We will drop number of critics for review as it seems to have the least correlation.

In [None]:
# create a Python list of feature names
feature_cols_2 = ['movie_facebook_likes', 'imdb_score','num_user_for_reviews']

# use the list to select a subset of the original DataFrame
X_2 = df_movies[feature_cols_2]

from sklearn.model_selection import train_test_split
X_train_2, X_test_2, y_train_2, y_test_2 = train_test_split(X_2, y, random_state=0)

from sklearn.linear_model import LinearRegression

# instantiate
linreg_2 = LinearRegression()

# fit the model to the training data (learn the coefficients)
linreg_2.fit(X_train_2, y_train_2)

print(linreg_2.intercept_)
print(linreg_2.coef_)
list(zip(feature_cols_2, linreg_2.coef_))

from sklearn import metrics

# make predictions on the testing set
y_pred_2 = linreg_2.predict(X_test_2)
mse = mean_squared_error(y_test_2, y_pred_2)
# The coefficients
print('Coefficients: \n', linreg_2.coef_)
# The mean squared error
print('Mean squared error: %.2f'
      % mse)
print('Root mean squared error: %.2f'
      % np.math.sqrt(mse))
# The coefficient of determination: 1 is perfect prediction
print('Coefficient of determination: %.2f'
      % r2_score(y_test_2, y_pred_2))

This is not a good result, we want something not very far from 0, it even went up a slight bit. Let's drop even more columns, this time we'll remove number of user reviews and look again.

In [None]:
# create a Python list of feature names
feature_cols_3 = ['movie_facebook_likes', 'imdb_score',]
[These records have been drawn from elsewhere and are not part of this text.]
`src/shared/its_pkg.sv`:
```
// Constants and types of the two-wire slave with bus time-out
// Contract
// - Start is data fall while clock high
// - Start sets the bus-busy flag
// - Stop clears the bus-busy flag
// - Seven address bits arrive MSB first
// - Address match sets flag and raises interrupt
// - Eighth address bit stored as read/write flag
// - Matched address acknowledged low on ninth clock
// - Interrupt causes: match, byte done, time-out
// - Clock held low until data write/read
// - Data bytes eight bits, MSB first, after ack
// - Receiver drives acknowledge bit on ninth clock
// - Master not acknowledging releases data line
// - Byte done sets complete flag and interrupt
// - Time-out runs from match, cleared by clock fall
// - Time-out when count exceeds programmed period
// - Time-out stops counter, clears enable, flags
// - Time-out resets control-one to power-on values
// - Period is (select+1) times 32 slow clocks
// - Time-out flag set by hardware, cleared by zero
package its_pkg;

  // Register offsets on the software port
  localparam logic [2:0] OFF_SERIAL_CONTROL_ZERO = 3'h0;
  localparam logic [2:0] OFF_SERIAL_CONTROL_ONE  = 3'h1;
  localparam logic [2:0] OFF_SERIAL_DATA         = 3'h2;
  localparam logic [2:0] OFF_OWN_SLAVE_ADDRESS   = 3'h3;
  localparam logic [2:0] OFF_BUS_TIMEOUT_CONTROL = 3'h4;
  localparam logic [2:0] OFF_INTERRUPT_ENABLE    = 3'h5;

  // Field positions and codes
  localparam int        CTL0_MODE_LSB          = 5;
  localparam int        CTL0_UART_SELECT       = 4;
  localparam int        CTL0_ENABLE            = 1;
  localparam logic [2:0] MODE_TWO_WIRE_SLAVE   = 3'h6;
  localparam int        CTL1_HTX_BIT           = 4;
  localparam int        CTL1_TRANSMIT_ACKNOWLEDGE_BIT_BIT          = 3;
  localparam int        CTL1_WAKE_BIT          = 1;
  localparam int        TOC_ENABLE_BIT         = 7;
  localparam int        TOC_FLAG_BIT           = 6;

  // Power-on values
  localparam logic [7:0] CTL0_POR              = 8'he0;
  localparam logic [7:0] CTL1_POR              = 8'h81;
  localparam logic [7:0] TOC_POR               = 8'h00;

  // Timing: core clock and slow subsystem clock
  localparam int unsigned CORE_CLK_HZ          = 10000000;
  localparam int unsigned SUB_CLK_HZ           = 32768;
  localparam int unsigned SUB_PER_TICK         = 32;
  localparam int unsigned TO_TICK_CYCLES_DEF   =
    (CORE_CLK_HZ / SUB_CLK_HZ) * SUB_PER_TICK;

  // Second control/status register layout
  typedef struct packed {
    logic transfer_complete_flag;    // transfer_complete_flag
    logic address_match_flag;   // address_match_flag
    logic bus_busy_flag;    // bus_busy_flag
    logic transmit_direction_select;    // transmit_direction_select
    logic transmit_acknowledge_bit;   // transmit_acknowledge_bit
    logic slave_read_write_flag;    // slave_read_write_flag
    logic wake;   // address match wake-up enable
    logic received_acknowledge_flag;   // received_acknowledge_flag
  } its_ctl1_t;

  // Open-drain line drive
  typedef struct packed {
    logic scl_oe;
    logic sda_oe;
  } its_lines_t;

  typedef enum logic [2:0] {
    ST_IDLE, ST_ADDR, ST_ADDR_ACK, ST_HOLD, ST_RX, ST_RX_ACK,
    ST_TX, ST_TX_ACK
  } its_state_t;

endpackage

```
`src/hw/its_slave.sv`:
```
// Two-wire slave with register port and bus time-out
//
// Added by the designer: strobed register access and the register addresses.
`timescale 1ns/1ps
`default_nettype none
module its_slave #(
  parameter int unsigned TICK_CYCLES = its_pkg::TO_TICK_CYCLES_DEF
) (
  input  wire logic       i_core_clk,
  input  wire logic       i_rst_b,
  input  wire logic [2:0] i_addr,
  input  wire logic [7:0] i_wdata,
  input  wire logic       i_wr,
  input  wire logic       i_rd,
  output logic      [7:0] o_rdata,
  input  wire logic       i_scl,
  input  wire logic       i_sda,
  output logic            o_scl_o,
  output logic            o_scl_oe,
  output logic            o_sda_o,
  output logic            o_sda_oe,
  output logic            o_irq
);
  import its_pkg::*;

  localparam int DW = (TICK_CYCLES > 1) ? $clog2(TICK_CYCLES) : 1;

  generate
    if (TICK_CYCLES < 1) begin : g_bad_tick
      $error("TICK_CYCLES must be at least one");
    end
  endgenerate

  // Synchroniser and edge stages
  logic scl_s1, scl_s2, scl_d;
  logic sda_s1, sda_s2, sda_d;

  // Registered state
  its_state_t  state, next_state;
  logic [3:0]  bit_cnt, next_bit_cnt;
  logic [7:0]  shift, next_shift;
  logic [7:0]  ctl0, next_ctl0;
  its_ctl1_t   ctl1, next_ctl1;
  logic [7:0]  data, next_data;
  logic [7:0]  own_addr, next_own_addr;
  logic [7:0]  toc, next_toc;
  logic        irq_en, next_irq_en;
  logic        to_run, next_to_run;
  logic [DW-1:0] to_div, next_to_div;
  logic [6:0]  to_ticks, next_to_ticks;
  its_lines_t  lines, next_lines;
  logic [7:0]  rdata, next_rdata;
  logic        irq, next_irq;

  // Line events seen on the synchronised pins, mode decode and time-out tick
  logic scl_rise, scl_fall, start_cond, stop_cond, active, tick, timeout;
  always_comb begin
    scl_rise   = scl_s2 & ~scl_d;
    scl_fall   = ~scl_s2 & scl_d;
    start_cond = scl_s2 & scl_d & sda_d & ~sda_s2;
    stop_cond  = scl_s2 & scl_d & ~sda_d & sda_s2;
    active     = ctl0[CTL0_ENABLE] & ~ctl0[CTL0_UART_SELECT] &
                 (ctl0[7:CTL0_MODE_LSB] == MODE_TWO_WIRE_SLAVE);
    tick       = (to_div == DW'(TICK_CYCLES - 1));
    timeout    = to_run & toc[TOC_ENABLE_BIT] &
                 (to_ticks > {1'b0, toc[5:0]});
  end

  // Next-state logic for bus, registers and time-out
  always_comb begin
    next_state    = state;
    next_bit_cnt  = bit_cnt;
    next_shift    = shift;
    next_ctl0     = ctl0;
    next_ctl1     = ctl1;
    next_data     = data;
    next_own_addr = own_addr;
    next_toc      = toc;
    next_irq_en   = irq_en;
    next_to_run   = to_run;
    next_to_div   = to_div;
    next_to_ticks = to_ticks;
    next_lines    = lines;
    next_rdata    = 8'h00;
    next_irq      = 1'b0;

    // Register reads, answer one cycle later
    if (i_rd) begin
      case (i_addr)
        OFF_SERIAL_CONTROL_ZERO: next_rdata = ctl0;
        OFF_SERIAL_CONTROL_ONE:  next_rdata = ctl1;
        OFF_SERIAL_DATA:         next_rdata = data;
        OFF_OWN_SLAVE_ADDRESS:   next_rdata = own_addr;
        OFF_BUS_TIMEOUT_CONTROL: next_rdata = toc;
        OFF_INTERRUPT_ENABLE:    next_rdata = {7'h00, irq_en};
        default:                 next_rdata = 8'h00;
      endcase
    end

    // Register writes
    if (i_wr) begin
      case (i_addr)
        OFF_SERIAL_CONTROL_ZERO: next_ctl0 = i_wdata;
        OFF_SERIAL_CONTROL_ONE: begin
          next_ctl1.transmit_direction_select  = i_wdata[CTL1_HTX_BIT];
          next_ctl1.transmit_acknowledge_bit = i_wdata[CTL1_TRANSMIT_ACKNOWLEDGE_BIT_BIT];
          next_ctl1.wake = i_wdata[CTL1_WAKE_BIT];
        end
        OFF_SERIAL_DATA:       next_data = i_wdata;
        OFF_OWN_SLAVE_ADDRESS: next_own_addr = {1'b0, i_wdata[6:0]};
        OFF_BUS_TIMEOUT_CONTROL: begin
          next_toc[TOC_ENABLE_BIT] = i_wdata[TOC_ENABLE_BIT];
          next_toc[5:0]            = i_wdata[5:0];
          if (!i_wdata[TOC_FLAG_BIT]) begin
            next_toc[TOC_FLAG_BIT] = 1'b0;
          end
        end
        OFF_INTERRUPT_ENABLE:  next_irq_en = i_wdata[0];
        default: ;
      endcase
    end

    // Time-out divider and tick count
    if (to_run) begin
      next_to_div = tick ? '0 : to_div + DW'(1);
      if (tick && to_ticks != 7'h7f) begin
        next_to_ticks = to_ticks + 7'h01;
      end
    end
    if (scl_fall) begin
      next_to_div   = '0;
      next_to_ticks = 7'h00;
    end

    // Bus protocol
    case (state)
      ST_IDLE: ;
      ST_ADDR: begin
        if (scl_rise) begin
          next_shift   = {shift[6:0], sda_s2};
          next_bit_cnt = bit_cnt + 4'h1;
          if (bit_cnt == 4'h7) begin
            if (shift[6:0] == own_addr[6:0]) begin
              next_ctl1.address_match_flag = 1'b1;
              next_ctl1.slave_read_write_flag  = sda_s2;
              next_ctl1.transfer_complete_flag  = 1'b1;
              next_irq       = irq_en;
              next_to_run    = 1'b1;
              next_to_div    = '0;
              next_to_ticks  = 7'h00;
              next_state     = ST_ADDR_ACK;
            end else begin
              next_state = ST_IDLE;
            end
          end
        end
      end
      ST_ADDR_ACK: begin
        if (scl_fall) begin
          if (!lines.sda_oe) begin
            next_lines.sda_oe = 1'b1;
          end else begin
            next_lines.sda_oe = 1'b0;
            next_lines.scl_oe = 1'b1;
            next_state        = ST_HOLD;
          end
        end
      end
      ST_HOLD: begin
        next_bit_cnt = 4'h0;
        if (ctl1.transmit_direction_select && i_wr && i_addr == OFF_SERIAL_DATA) begin
          next_shift        = i_wdata;
          next_lines.sda_oe = ~i_wdata[7];
          next_lines.scl_oe = 1'b0;
          next_ctl1.transfer_complete_flag     = 1'b0;
          next_ctl1.address_match_flag    = 1'b0;
          next_state        = ST_TX;
        end else if (!ctl1.transmit_direction_select && i_rd && i_addr == OFF_SERIAL_DATA) begin
          next_lines.scl_oe = 1'b0;
          next_ctl1.transfer_complete_flag     = 1'b0;
          next_ctl1.address_match_flag    = 1'b0;
          next_state        = ST_RX;
        end
      end
      ST_RX: begin
        if (scl_rise) begin
          next_shift   = {shift[6:0], sda_s2};
          next_bit_cnt = bit_cnt + 4'h1;
          if (bit_cnt == 4'h7) begin
            next_data     = {shift[6:0], sda_s2};
            next_ctl1.transfer_complete_flag = 1'b1;
            next_irq      = irq_en;
            next_state    = ST_RX_ACK;
          end
        end
      end
      ST_RX_ACK: begin
        if (scl_fall) begin
          if (bit_cnt == 4'h8) begin
            next_lines.sda_oe = ~ctl1.transmit_acknowledge_bit;
            next_bit_cnt      = 4'h9;
          end else begin
            next_lines.sda_oe = 1'b0;
            next_lines.scl_oe = 1'b1;
            next_state        = ST_HOLD;
          end
        end
      end
      ST_TX: begin
        if (scl_fall) begin
          next_bit_cnt = bit_cnt + 4'h1;
          next_shift   = {shift[6:0], 1'b0};
          if (bit_cnt == 4'h7) begin
            next_lines.sda_oe = 1'b0;                // master acknowledges
            next_state        = ST_TX_ACK;
          end else begin
            next_lines.sda_oe = ~shift[6];
          end
        end
      end
      ST_TX_ACK: begin
        if (scl_rise) begin
          next_ctl1.received_acknowledge_flag = sda_s2;
          next_ctl1.transfer_complete_flag  = 1'b1;
          next_irq       = irq_en;
        end else if (scl_fall) begin
          if (!ctl1.received_acknowledge_flag) begin
            next_lines.scl_oe = 1'b1;
            next_state        = ST_HOLD;
          end else begin
            next_state = ST_IDLE;
          end
        end
      end
      default: next_state = ST_IDLE;
    endcase

    // Start and stop override the byte engine
    if (start_cond) begin
      next_ctl1.bus_busy_flag  = 1'b1;
      next_ctl1.transfer_complete_flag  = 1'b0;
      next_ctl1.address_match_flag = 1'b0;
      next_bit_cnt   = 4'h0;
      next_lines     = '0;
      next_state     = ST_ADDR;
    end else if (stop_cond) begin
      next_ctl1.bus_busy_flag = 1'b0;
      next_ctl1.transfer_complete_flag = 1'b1;
      next_to_run   = 1'b0;
      next_lines    = '0;
      next_state    = ST_IDLE;
    end

    // Time-out resets the bus logic and control-one
    if (timeout) begin
      next_to_run              = 1'b0;
      next_toc[TOC_ENABLE_BIT] = 1'b0;
      next_toc[TOC_FLAG_BIT]   = 1'b1;
      next_irq                 = irq_en;
      next_ctl1                = CTL1_POR;
      next_lines               = '0;
      next_state               = ST_IDLE;
    end

    // Interface switched off or not in slave mode
    if (!active) begin
      next_ctl1.transfer_complete_flag  = 1'b1;
      next_ctl1.address_match_flag = 1'b0;
      next_ctl1.bus_busy_flag  = 1'b0;
      next_ctl1.slave_read_write_flag  = 1'b0;
      next_ctl1.received_acknowledge_flag = 1'b1;
      next_to_run    = 1'b0;
      next_lines     = '0;
      next_state     = ST_IDLE;
    end
  end

  // State registers and pin synchronisers
  always_ff @(posedge i_core_clk or negedge i_rst_b) begin
    if (!i_rst_b) begin
      scl_s1   <= 1'b1;
      scl_s2   <= 1'b1;
      scl_d    <= 1'b1;
      sda_s1   <= 1'b1;
      sda_s2   <= 1'b1;
      sda_d    <= 1'b1;
      state    <= ST_IDLE;
      bit_cnt  <= 4'h0;
      shift    <= 8'h00;
      ctl0     <= CTL0_POR;
      ctl1     <= CTL1_POR;
      data     <= 8'h00;
      own_addr <= 8'h00;
      toc      <= TOC_POR;
      irq_en   <= 1'b0;
      to_run   <= 1'b0;
      to_div   <= '0;
      to_ticks <= 7'h00;
      lines    <= '0;
      rdata    <= 8'h00;
      irq      <= 1'b0;
      o_scl_o  <= 1'b0;
      o_sda_o  <= 1'b0;
    end else begin
      scl_s1   <= i_scl;
      scl_s2   <= scl_s1;
      scl_d    <= scl_s2;
      sda_s1   <= i_sda;
      sda_s2   <= sda_s1;
      sda_d    <= sda_s2;
      state    <= next_state;
      bit_cnt  <= next_bit_cnt;
      shift    <= next_shift;
      ctl0     <= next_ctl0;
      ctl1     <= next_ctl1;
      data     <= next_data;
      own_addr <= next_own_addr;
      toc      <= next_toc;
      irq_en   <= next_irq_en;
      to_run   <= next_to_run;
      to_div   <= next_to_div;
      to_ticks <= next_to_ticks;
      lines    <= next_lines;
      rdata    <= next_rdata;
      irq      <= next_irq;
      o_scl_o  <= 1'b0;
      o_sda_o  <= 1'b0;
    end
  end

  // Outputs straight from flops
  assign o_rdata  = rdata;
  assign o_scl_oe = lines.scl_oe;
  assign o_sda_oe = lines.sda_oe;
  assign o_irq    = irq;

endmodule // its_slave
`default_nettype wire

```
# use the list to select a subset of the original DataFrame
X_3 = df_movies[feature_cols_3]

from sklearn.model_selection import train_test_split
X_train_3, X_test_3, y_train_3, y_test_3 = train_test_split(X_3, y, random_state=0)

from sklearn.linear_model import LinearRegression

# instantiate
linreg_3 = LinearRegression()

# fit the model to the training data (learn the coefficients)
linreg_3.fit(X_train_3, y_train_3)

print(linreg_3.intercept_)
print(linreg_3.coef_)
list(zip(feature_cols_3, linreg_3.coef_))

from sklearn import metrics

# make predictions on the testing set
y_pred_3 = linreg_3.predict(X_test_3)
mse = mean_squared_error(y_test_3, y_pred_3)
# The coefficients
print('Coefficients: \n', linreg_3.coef_)
# The mean squared error
print('Mean squared error: %.2f'
      % mse)
print('Root mean squared error: %.2f'
      % np.math.sqrt(mse))
# The coefficient of determination: 1 is perfect prediction
print('Coefficient of determination: %.2f'
      % r2_score(y_test_3, y_pred_3))

It seems dropping columns is not the answer, our first prediction is still the best, but it's definitely a large margin of error.
It would seem that the correlation is weak at best, and removing columns is not a solution to the problem. Popularity on IMDB and facebook seems like
a weak indicator for how well a movie will do financially.